SPRUCE - Protein Preparation

Category Paths

Follow one of these paths in the Orion user interface, to find the floe.

  • Role-based/Computational Chemist

  • Product-based/SPRUCE

  • Solution-based/Virtual-screening/Target Preparation

  • Solution-based/Hit to Lead/Target Preparation

  • Task-based/Target Prep & Analysis/Protein Preparation

Description

This floe uses Spruce to prepare biomolecules for downstream modeling applications in Orion, such as docking, posit, gameplan, or short-trajectory MD by generating a design unit.

At least one input is required to run this floe and can come from one or more of the following input types. (1) PDB or MMCIF files accompanied by MTZ files with electron density maps (if available). (2) A valid PDB code. Multiple PDB codes may be submitted using a csv string.

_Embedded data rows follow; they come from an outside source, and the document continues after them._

## src/rtl/nibble_unpacker.sv

```systemverilog
`default_nettype none
// ============================================================================
// Module      : nibble_unpacker
// Description : Splits each accepted byte into two 4-bit nibbles on a
//               valid/ready stream. Optionally emits the high nibble first
//               and optionally collapses bytes with a zero high nibble to a
//               single nibble.
// Revision    : 1.0 - initial release
// ============================================================================
module nibble_unpacker #(
    parameter logic HI_FIRST     = 1'b0,
    parameter logic SKIP_ZERO_HI = 1'b0
) (
    input  logic       reg_clk,
    input  logic       reg_rst_n,
    input  logic [7:0] data_in,
    input  logic       in_valid,
    output logic       in_ready,
    output logic [3:0] data_out,
    output logic       out_valid,
    input  logic       out_ready,
    output logic       out_last,
    output logic       busy
);

    typedef enum logic [1:0] {
        ST_IDLE  = 2'd0,
        ST_FIRST = 2'd1,
        ST_LAST  = 2'd2
    } state_t;

    state_t     r_state;
    logic [7:0] r_held;
    logic [3:0] r_data_out;
    logic       r_out_valid;
    logic       r_out_last;
    logic       r_busy;

    logic       w_in_xfer;
    logic       w_out_xfer;
    logic       w_skip;
    logic [3:0] w_load_nibble;
    logic [3:0] w_second_nibble;

    // A new byte may enter when idle, or when the last nibble leaves this cycle.
    assign in_ready   = (r_state == ST_IDLE) || ((r_state == ST_LAST) && out_ready);
    assign w_in_xfer  = in_valid && in_ready;
    assign w_out_xfer = r_out_valid && out_ready;

    // A byte with an empty high nibble goes straight to LAST when skipping is on.
    assign w_skip          = SKIP_ZERO_HI && (data_in[7:4] == 4'h0);
    assign w_load_nibble   = (w_skip || !HI_FIRST) ? data_in[3:0] : data_in[7:4];
    assign w_second_nibble = HI_FIRST ? r_held[3:0] : r_held[7:4];

    // Sequencer: state, holding register and all stream outputs are registered.
    // An input transfer can only happen in IDLE or on the final output
    // transfer of LAST, so it always means "load a new byte".
    always_ff @(posedge reg_clk or negedge reg_rst_n) begin
        if (!reg_rst_n) begin
            r_state     <= ST_IDLE;
            r_held      <= 8'h00;
            r_data_out  <= 4'h0;
            r_out_valid <= 1'b0;
            r_out_last  <= 1'b0;
            r_busy      <= 1'b0;
        end else if (w_in_xfer) begin
            r_held      <= data_in;
            r_data_out  <= w_load_nibble;
            r_out_valid <= 1'b1;
            r_out_last  <= w_skip;
            r_busy      <= 1'b1;
            r_state     <= w_skip ? ST_LAST : ST_FIRST;
        end else begin
            case (r_state)
                ST_FIRST: begin
                    if (w_out_xfer) begin
                        r_state    <= ST_LAST;
                        r_data_out <= w_second_nibble;
                        r_out_last <= 1'b1;
                    end
                end
                ST_LAST: begin
                    if (w_out_xfer) begin
                        r_state     <= ST_IDLE;
                        r_data_out  <= 4'h0;
                        r_out_valid <= 1'b0;
                        r_out_last  <= 1'b0;
                        r_busy      <= 1'b0;
                    end
                end
                ST_IDLE: begin
                    r_out_valid <= 1'b0;
                end
                default: begin
                    r_state     <= ST_IDLE;
                    r_data_out  <= 4'h0;
                    r_out_valid <= 1'b0;
                    r_out_last  <= 1'b0;
                    r_busy      <= 1'b0;
                end
            endcase
        end
    end

    assign data_out  = r_data_out;
    assign out_valid = r_out_valid;
    assign out_last  = r_out_last;
    assign busy      = r_busy;

endmodule
`default_nettype wire

```

## config.mk

```make
export PLATFORM = sky130hd
export DESIGN_NAME = nibble_unpacker
export DESIGN_NICKNAME = d
export VERILOG_FILES = /design/src/rtl/nibble_unpacker.sv
export SDC_FILE = /design/constraint.sdc
export NUM_CORES = 1
export LEC_CHECK = 0
export CAP_MARGIN = 15
export CORE_ASPECT_RATIO = 0.9
export CORE_MARGIN = 3
export CORE_UTILIZATION = 25
export DETAILED_ROUTE_END_ITERATION = 7
export GPL_TIMING_DRIVEN = 0
export MAX_ROUTING_LAYER = met4
export PLACE_DENSITY = 0.49
export SKIP_LAST_GASP = 1
export SLEW_MARGIN = 40
export SYNTH_ARGS = -nofsm -noshare
export SYNTH_HDL_FRONTEND = slang
export SYNTH_SLANG_ARGS = --single-unit
export TNS_END_PERCENT = 5
```

## constraint.sdc

```tcl
create_clock -name reg_clk -period 5.05 [get_ports reg_clk]
set_clock_uncertainty 0.2 [all_clocks]
set_input_delay 0.7575 -clock reg_clk [delete_from_list [all_inputs] [get_ports reg_clk]]
set_output_delay 0.7575 -clock reg_clk [all_outputs]
set_load 0.01 [all_outputs]
```

# Word-level counts from Yosys, hierarchy flattened

Cells that the tools add are included.

Div/mod/pow operators: 0
Mux-type cells: 16
Shift-type cells: 0
Reductions and logical operators: 9
Eq/ne operators: 7
Bitwise logic cells: 0
Order comparisons: 0
$mul: 0
Add/sub/neg operators: 0

Operators by type and width:

| operator             | count |
|---|---|
| $mux W4              | 3 |
| $pmux W4 S3          | 1 |
| $mux W2              | 3 |
| $ne A3 B3 Y1 const B | 2 |
| $pmux W2 S3          | 1 |
| $mux W1              | 5 |
| $ne A2 B2 Y1 const B | 2 |
| $pmux W1 S2          | 2 |
| $reduce_and A2 Y1    | 2 |
| $logic_and A1 B1 Y1  | 3 |
| $pmux W1 S3          | 1 |
| $reduce_and A3 Y1    | 1 |
| $eq A2 B1 Y1 const B | 1 |
| $eq A2 B2 Y1 const B | 1 |
| $logic_not A2 Y1     | 1 |
| $ne A2 B1 Y1 const B | 1 |
| $reduce_or A2 Y1     | 1 |
| $logic_or A1 B1 Y1   | 1 |

Memories: 0
Bits of input ports: 12
Bits in registers: 17
Word-level logic and storage cells: 38
Output and inout port bits: 8
Bits in read-only memories: 0
RAM bits: 0
Bits in latches: 0

# Logic depth before layout (Yosys ltp)

Gate-level depths: netlist of the first run.

Word-level depth: 6
Depth in mapped cells: 4
Depth with buffers taken out: 3

# Least setup slack after synthesis of the first run

No wires, ideal clock.

Kind: input port to flip-flop
Start point: input port out_ready
End point: register r_data_out[0], in the netlist data_out[0]
Arrival: 1.814 ns
Path slack: 2.908 ns
Library setup time: 0.127 ns
Data required time: 4.723 ns
Buffers on the path: 1
Stages: 4
Path through: clkbuf_2 > nand2b_1 > a221o_2 > mux2_1

Cells in the longest elaborated chain, start to end: 5
Elaborated cells between the ends (all ways): 9
Those cells by class: eq/ne (3); mux (1); reduce/logical (5)

RTL lines:

| item                                                                 | line | text |
|---|---|---|
| start, declared                                                      | 21   | `input logic out_ready,` |
| $logic_and A1 B1 Y1                                                  | 46   | `assign in_ready = (r_state == ST_IDLE) \|\| ((r_state == ST_LAST) && out_ready);` |
| $logic_or A1 B1 Y1                                                   | 46   |  |
| $logic_and A1 B1 Y1                                                  | 47   | `assign w_in_xfer = in_valid && in_ready;` |
| $ne A3 B3 Y1 (no source line) / $ne A2 B2 Y1 (equally long branches) | n/a  |  |
| $reduce_and A3 Y1 (no source line)                                   | n/a  |  |
| end signal, assigned                                                 | 68   | `r_data_out <= w_load_nibble;` |
| end signal, assigned                                                 | 78   | `r_data_out <= w_second_nibble;` |
| end, declared                                                        | 34   | `logic [3:0] r_data_out;` |

Parallel ways exist; a longest one is shown, timed or not.
A chain may end at the register's enable or synchronous reset.

# Worst setup path in the final report of the first run

Start point: input port out_ready
End point: output port in_ready

Cells in the longest elaborated chain, start to end: 2

RTL lines:

| item                | line | text |
|---|---|---|
| $logic_and A1 B1 Y1 | 46   |  |
| $logic_or A1 B1 Y1  | 46   |  |
| end, declared       | 18   | `output logic in_ready,` |

Every way passes these cells.

==> flow_summary.ini, run 1 <==
[worst_setup_path]
crit_required_ns = 4.09
rr_startpoint = r_state[1]$_DFFE_PN0P_
startpoint_type = primary input
path_class = primary input to primary output
cpMaxStageDelayCell = clkdlybuf4s50_1
reg2reg_depth = 4
crit_buf_inv = 2
path_max_fanout = 9
cpLargestDelayFamily = buffers and inverters
end_kind = primary output
reg2reg_slack_ns = 3.28
r2r-end = data_out[3]$_DFFE_PN0P_
path_cells = clkbuf_2, nor2b_1, nor2_1, clkdlybuf4s50_1
cp.arrival_ns = 1.67
cp_slowest_stage_delay_ns = 0.55

[logic_synthesis]
syn-mean-instance-area_um2 = 12.1
synth_seq_area_share = 0.508
yosysUniqueCellTypes = 21
synthesis.nets = 61
syn_inst = 49
ys_warn_count = 0
netlist_area_um2 = 591
ys_seq_elements = 12

[placement]
dp_hpwl_um = 954
pre_cts_ws_ns = 2.39
gp_congestion = 0.713
io_buffers = 18
dpl_cell_area_um2 = 805
dp.cells = 94

[die]
initial_core_util = 0.268
core_um2 = 2200
io_pins = 20
rows = 16
die_area_um2 = 2980
die_w_um = 57.2
die_y_um = 52.1

[detailed_routing]
routed_via_density = 4.52
drt_wl_total_um = 1270
drt_iter0_markers = 6
met3_length_um = 85
drc_errors = 0
wl_met1_um = 680
vias = 438
maxUsedRoutingLayer = met4
wl_met2_um = 486
drt_pass1_iterations = 4
wire_per_inst_um = 13.0
ant_nets = 0

[clock_tree]
cts.path.max_buffers = 2
holdBufCountCts = 0
postCtsSetupBuffers = 0
cts_sinks = 12
cts.clk_slew.worst_paths_ns = 0.06
cts_root_buf = clkbuf_4
cts_resized = 0
insertion_delay_ns = 0.26
htree_levels = 1
tritoncts = yes
cts_made_buffers = 3

[timing]
setup-tns-final_ns = 0
period_needed_ns = 2.63
hold_ws_ns = 0.292
setup_viol = 0
final-max-slew-violation-count = 0
fin_crit_sh = 0.521
rsz0062_at_grt = no
setup_ws_ns = 2.42
max_freq_ghz = 0.380
worst_slew_pin_slew_ns = 0.532
relSlewSlack = 0.644
hold_viol_final = 0

[final_layout]
design_area_um2 = 827
utilization = 0.376
fill_cells = 226
final_layout_size_suffix_gt1_frac = 0.186
final_cells = 97
fin_nets = 84
area_growth_pct = 40.0
antenna_cells = 0

[power_and_ir_drop]
leakage_nw = 0.352
irDropWorstVdd_mv = 0.272
p_per_area_nw_per_um2 = 576
power_uw = 477

[hold_path]
min_path_type = register to register
hold_depth = 1
whs_endpoint = data_out[1]$_DFFE_PN0P_
hold_start = data_out[1]$_DFFE_PN0P_

[global_routing]
grt_max_degree = 13
grt.overflow.total = 0
grt_pass1_vias = 454
grt_util_all_layers = 0.101
antenna_found_initial = 0
grt_pass1_wl_um = 2100

[outcome]
status = completed

[flow_run]
cap_violations = 0
-- power by group --
group / switching (mW) / internal (mW) / total (mW)
Sequential: 0.0395 / 0.144 / 0.183
Combinational: 0.0968 / 0.143 / 0.240
Clock: 0.0263 / 0.0275 / 0.0538
-- sequential cells by signal, summed over array words and instances (netlist names) --
register / count
busy: 1
data_out: 4
out_valid: 1
r_held: 4
r_state: 2
-- worst max-delay path by stage --
stage / from / endpoint / cells past startpoint
final: out_ready / in_ready / 4
after global placement: in_valid / data_out[3]$_DFFE_PN0P_ / 5
after floorplan: out_ready / data_out[0]$_DFFE_PN0P_ / 4
after CTS: out_ready / in_ready / 4
after detailed placement: in_valid / data_out[2]$_DFFE_PN0P_ / 5
after global routing: out_ready / in_ready / 4
-- placed cells by master (no fill, tap or decap) --
cell and n:
clkdlybuf4s50_1 18, dfrtp_1 12, a32o_1 5, nand2_1 4
mux2_1 4, mux2_2 4, clkbuf_4 3, nor2b_1 2
nor2_1 2, nand2b_1 2, o22ai_1 2, clkbuf_2 1
buf_2 1, nor2b_2 1, buf_6 1, a22oi_1 1
a21oi_1 1, and2b_2 1, o21ai_0 1, a21o_1 1
and3_1 1, a221o_2 1, a221oi_1 1
-- per-layer routing --
layer | track usage | up-vias
li1 | - | 227
met1 | 0.142 | 196
met2 | 0.120 | 13
met3 | 0.0521 | 2
met4 | 0.0347 | 0
met5 | - | -
-- cells by family after synthesis --
kind of cell	after synthesis	synth area share
compound gates	13	0.182
buf+inv	3	0.0360
flops	12	0.508
mux	8	0.153
simple gates	13	0.121
-- final cells by class --
cell class                 instances  area [µm²]  area share
timing repair buffer              18         180       0.218
tap                               27        33.8      0.0408
buffer                             3        21.3      0.0257
sequential                        12         300       0.363
multi-input combinational         34         269       0.325
clock buffer                       3        22.5      0.0272
-- Yosys cell counts --
cell | n | area share
dfrtp_1 | 12 | 0.51
a32o_1 | 5 | 0.085
mux2_1 | 4 | 0.076
mux2_2 | 4 | 0.076
nand2_1 | 4 | 0.025
nand2b_1 | 2 | 0.021
nor2_1 | 2 | 0.013
nor2b_1 | 2 | 0.021
o22ai_1 | 2 | 0.021
a21o_1 | 1 | 0.013
a21oi_1 | 1 | 0.0085
a221o_2 | 1 | 0.019
a221oi_1 | 1 | 0.015
a22oi_1 | 1 | 0.013
and2b_2 | 1 | 0.015
and3_1 | 1 | 0.011
buf_2 | 1 | 0.0085
buf_6 | 1 | 0.019
clkbuf_2 | 1 | 0.0085
nor2b_2 | 1 | 0.015
o21ai_0 | 1 | 0.0085
(Power assumes the default switching activity.)
==> inputs of run 2 (changes only) <==
--- a/config.mk
+++ b/config.mk
@@ -12,7 +12,7 @@
 export DETAILED_ROUTE_END_ITERATION = 7
 export GPL_TIMING_DRIVEN = 0
 export MAX_ROUTING_LAYER = met4
-export PLACE_DENSITY = 0.49
+export PLACE_DENSITY = 0.51
 export SKIP_LAST_GASP = 1
 export SLEW_MARGIN = 40
 export SYNTH_ARGS = -nofsm -noshare
==> constraint.sdc (replaced) <==
create_clock -name reg_clk -period 2.4 [get_ports reg_clk]
set_clock_uncertainty 0.2 [all_clocks]
set_input_delay 0.36 -clock reg_clk [delete_from_list [all_inputs] [get_ports reg_clk]]
set_output_delay 0.36 -clock reg_clk [all_outputs]
set_load 0.01 [all_outputs]
==> flow_summary.ini, run 2 (synthesis results as in run 1) <==
[outcome]
status = completed

[global_routing]
grt_pass1_wl_um = 2020
met2_usage = 0.127
antenna_found_initial = 0
grt_max_degree = 13
grtUsageMet1 = 0.124
met3_usage = 0.0447
grt.overflow.total = 0
grt.busiest_layer = met2
grt_pass1_vias = 445
grt_util_all_layers = 0.0950

[clock_tree]
cts_root_buf = clkbuf_4
cts.path.max_buffers = 2
cts.clk_slew.worst_paths_ns = 0.07
insertion_delay_ns = 0.27
cts_resized = 0
cts_sinks = 12
postCtsSetupBuffers = 0
holdBufCountCts = 0
tritoncts = yes
cts_made_buffers = 3
htree_levels = 1

[worst_setup_path]
path_max_fanout = 9
reg2reg_slack_ns = 0.64
startpoint_type = register
cp.arrival_ns = 1.59
end_kind = primary output
path_class = register to primary output
crit_required_ns = 1.84

[timing]
worst_slew_pin_slew_ns = 0.531
period_needed_ns = 2.15
relSlewSlack = 0.645
setup-tns-final_ns = 0
setup_viol = 0
hold_viol_final = 0
max_freq_ghz = 0.465
fin_crit_sh = 0.896
final-max-slew-violation-count = 0
rsz0062_at_grt = no

[detailed_routing]
drt_iter0_markers = 14
ant_nets = 0
drt_pass1_iterations = 4
routed_via_density = 4.91
drc_errors = 0
drt_wl_total_um = 1250
wire_per_inst_um = 12.9
vias = 476

[die]
die_w_um = 57.2
die_y_um = 52.1
io_pins = 20
core_um2 = 2200
rows = 16
initial_core_util = 0.268
die_area_um2 = 2980

[final_layout]
final_layout_size_suffix_gt1_frac = 0.186
area_growth_pct = 40.0
final_cell_mix = 18 x clkdlybuf4s50_1, 12 x dfrtp_1, 5 x a32o_1
fill_cells = 231
antenna_cells = 0
fin_nets = 84
final_common_cell = clkdlybuf4s50_1

[power_and_ir_drop]
p_per_area_nw_per_um2 = 1220
leakage_nw = 0.352
power_mw = 1.01
irDropWorstVdd_mv = 0.562

[placement]
gp_congestion = 0.685
dp_hpwl_um = 951
io_buffers = 18

[hold_path]
min_path_type = primary input to async pin

[flow_run]
cap_violations = 0
==> run 2: cell counts in the layout (fill, tap and decap cells not counted) <==
Identical to the previous run, type by type.
==> run 2: worst paths after layout <==
check | startpoint | end | depth (start not counted)
worst min-delay path | reg_rst_n | r_held[4]$_DFFE_PN0P_ | 1
min in group reg_clk | out_ready | r_state[1]$_DFFE_PN0P_ | 2
worst min register to register | data_out[3]$_DFFE_PN0P_ | data_out[3]$_DFFE_PN0P_ | 1
worst max register to register | r_state[0]$_DFFE_PN0P_ | data_out[0]$_DFFE_PN0P_ | 4
max in group asynchronous | reg_rst_n | out_valid$_DFFE_PN0P_ | 1
worst max-delay path | r_state[1]$_DFFE_PN0P_ | in_ready | 4
==> run 2: per-stage QoR <==
stage	instance area [µm²]	hold WS [ns]	std cells	setup slack [ns]	util
2_1_floorplan	591	-0.136	49	0.656	-
3_3_place_gp	805	0.272	94	0.151	0.365
3_5_place_dp	805	0.278	94	0.152	0.365
4_1_cts	827	0.260	97	0.224	0.376
5_1_grt	827	0.271	97	0.142	0.376
6_report	827	0.240	97	0.251	0.376
==> run 2: critical path: stages, from the launching register on <==
cell	delay, ns
dfrtp_1	0.37
buf_2	0.16
nor2b_1	0.15
nor2_1	0.09
clkdlybuf4s50_1	0.55
==> run 2: layout make-up <==
type,count,area (µm²),share of cell area
Buffer,3,21.3,0.0257
Clock buffer,3,22.5,0.0272
Multi-Input combinational cell,34,269,0.325
Sequential cell,12,300,0.363
Tap cell,27,33.8,0.0408
Timing Repair Buffer,18,180,0.218
==> run 2: where the power goes <==
group	switching, mW	internal [mW]
Sequential	0.0805	0.302
Combinational	0.206	0.301
Clock	0.0598	0.0580
Total	0.346	0.661
==> run 2: per-layer routing <==
| metal | wire length [µm] | part of all wire |
|---|---|---|
| met1 | 635 | 0.51 |
| met2 | 555 | 0.44 |
| met3 | 47 | 0.038 |
| met4 | 9 | 0.0072 |
| met5 | 0 | 0 |
==> inputs of run 3 (changes only) <==
--- a/config.mk
+++ b/config.mk
@@ -8,11 +8,11 @@
 export CAP_MARGIN = 15
 export CORE_ASPECT_RATIO = 0.9
 export CORE_MARGIN = 3
-export CORE_UTILIZATION = 25
+export CORE_UTILIZATION = 38
 export DETAILED_ROUTE_END_ITERATION = 7
 export GPL_TIMING_DRIVEN = 0
 export MAX_ROUTING_LAYER = met4
-export PLACE_DENSITY = 0.51
+export PLACE_DENSITY = 0.71
 export SKIP_LAST_GASP = 1
 export SLEW_MARGIN = 40
 export SYNTH_ARGS = -nofsm -noshare
==> flow_summary.ini, run 3 (synthesis results as in run 1) <==
[outcome]
status = completed

[clock_tree]
insertion_delay_ns = 0.26
cts.clk_slew.worst_paths_ns = 0.06
cts_resized = 0
cts_root_buf = clkbuf_4
cts.path.max_buffers = 2
cts_made_buffers = 3
tritoncts = yes
postCtsSetupBuffers = 0
holdBufCountCts = 0
cts_sinks = 12
htree_levels = 1

[final_layout]
final_cell_mix = 18 x clkdlybuf4s50_1, 12 x dfrtp_1, 5 x a32o_1
utilization = 0.607
final_layout_size_suffix_gt1_frac = 0.186
fin_nets = 84
final_common_cell = clkdlybuf4s50_1
antenna_cells = 0
area_growth_pct = 37.3

[timing]
worst_slew_pin_slew_ns = 0.539
final-max-slew-violation-count = 0
hold_viol_final = 0
setup_viol = 0
fin_crit_sh = 0.884
period_needed_ns = 2.12
setup-tns-final_ns = 0
relSlewSlack = 0.640
rsz0062_at_grt = no
max_freq_ghz = 0.471

[placement]
dp_hpwl_um = 949
io_buffers = 18
gp_congestion = 0.766

[worst_setup_path]
cpLargestDelayFamily = buffers and inverters
startpoint_type = register
path_max_fanout = 9
crit_path_start = r_state[1]$_DFFE_PN0P_
crit_buf_inv = 2
rr_startpoint = r_state[0]$_DFFE_PN0P_
path_class = register to primary output
path_cells = buf_2, nor2b_1, nor2_1, clkdlybuf4s50_1
crit_required_ns = 1.84
end_kind = primary output
cp.arrival_ns = 1.56
cp_slowest_stage_delay_ns = 0.54
cpMaxStageDelayCell = clkdlybuf4s50_1

[hold_path]
min_path_type = primary input to async pin

[die]
rows = 12
die_w_um = 47.6
initial_core_util = 0.442
die_y_um = 43.4
io_pins = 20
core_um2 = 1340
die_area_um2 = 2060

[global_routing]
grt_util_all_layers = 0.144
grt_max_degree = 13
grt.overflow.total = 0
antenna_found_initial = 0
grt_pass1_wl_um = 1990
grt_pass1_vias = 444

[detailed_routing]
drc_errors = 0
wire_per_inst_um = 14.7
drt_pass1_iterations = 2
drt_iter0_markers = 2
drt_wl_total_um = 1230
routed_via_density = 5.42
vias = 455
ant_nets = 0

[flow_run]
cap_violations = 0

[power_and_ir_drop]
leakage_nw = 0.352
irDropWorstVdd_mv = 0.734
p_per_area_nw_per_um2 = 1240
run 3: cell counts in the layout (fill, tap and decap cells not counted):
No cell type changed its count.
run 3: power breakdown:
group | internal, mW | total, mW | switching (mW)
clock | 0.0578 | 0.113 | 0.0549
sequential | 0.302 | 0.385 | 0.0831
combinational | 0.301 | 0.507 | 0.206
total | 0.661 | 1.00 | 0.344
run 3: worst paths after layout:
path,to,slack [ns],cells after the start
max,in_ready,0.28,4
max reg2reg,data_out[1]$_DFFE_PN0P_,0.63,4
min in group reg_clk,data_out[0]$_DFFE_PN0P_,0.29,1
min,r_held[7]$_DFFE_PN0P_,0.25,1
max in group asynchronous,data_out[3]$_DFFE_PN0P_,1.39,1
min reg2reg,data_out[0]$_DFFE_PN0P_,0.29,1
run 3: per-layer routing:
| metal | global-route usage | vias up | wire length, µm |
|---|---|---|---|
| li1 | - | 229 | - |
| met1 | 0.178 | 217 | 596 |
| met2 | 0.209 | 7 | 591 |
| met3 | 0.0747 | 2 | 35 |
| met4 | 0.0323 | 0 | 9 |
| met5 | - | - | 0 |
run 3: area by class of cell:
type,instances,area (µm²)
Sequential cell,12,300
Multi-Input combinational cell,34,269
Timing Repair Buffer,18,180
Clock buffer,3,22.5
Buffer,3,21.3
Tap cell,14,17.5
Fill cell,128,526
run 3: through the flow:
| step | cell area, µm² | cells | setup WS, ns | hold slack (ns) | power (mW) |
|---|---|---|---|---|---|
| 2_1_floorplan | 591 | 49 | 0.656 | -0.136 | 0.681 |
| 3_3_place_gp | 788 | 81 | 0.165 | 0.273 | 0.885 |
| 3_5_place_dp | 788 | 81 | 0.165 | 0.282 | 0.897 |
| 4_1_cts | 811 | 84 | 0.259 | 0.262 | 1.02 |
| 5_1_grt | 811 | 84 | 0.205 | 0.272 | 1.08 |
| 6_report | 811 | 84 | 0.278 | 0.253 | 1.00 |
run 3: worst register-to-register path: stages (launching register included):
cell     delay (ns)
dfrtp_1        0.49
nor2b_2        0.08
buf_6          0.13
a221o_2        0.43
mux2_1         0.32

An optional reference for biological unit extraction may be provided. This reference can be a dataset from a previous Classic Spruce: Prep run. Alternatively, the reference can a pdb code, or a pdb file and mtz map, and new structure will be prepared as a reference structure. A reference structure prepared in this way will have different default Spruce preparation parameters, and the structure may not match settings established for the input structures. It is thus recommended that a reference structure also be included in floe input.

If a ligand cannot be detected during the run, consider specifying the ligand residue name, increasing the size of the input variable “max_residues”, given as an optional input to this floe. Or if this is a known apo structure, you can provide the definition of a residue in the binding site.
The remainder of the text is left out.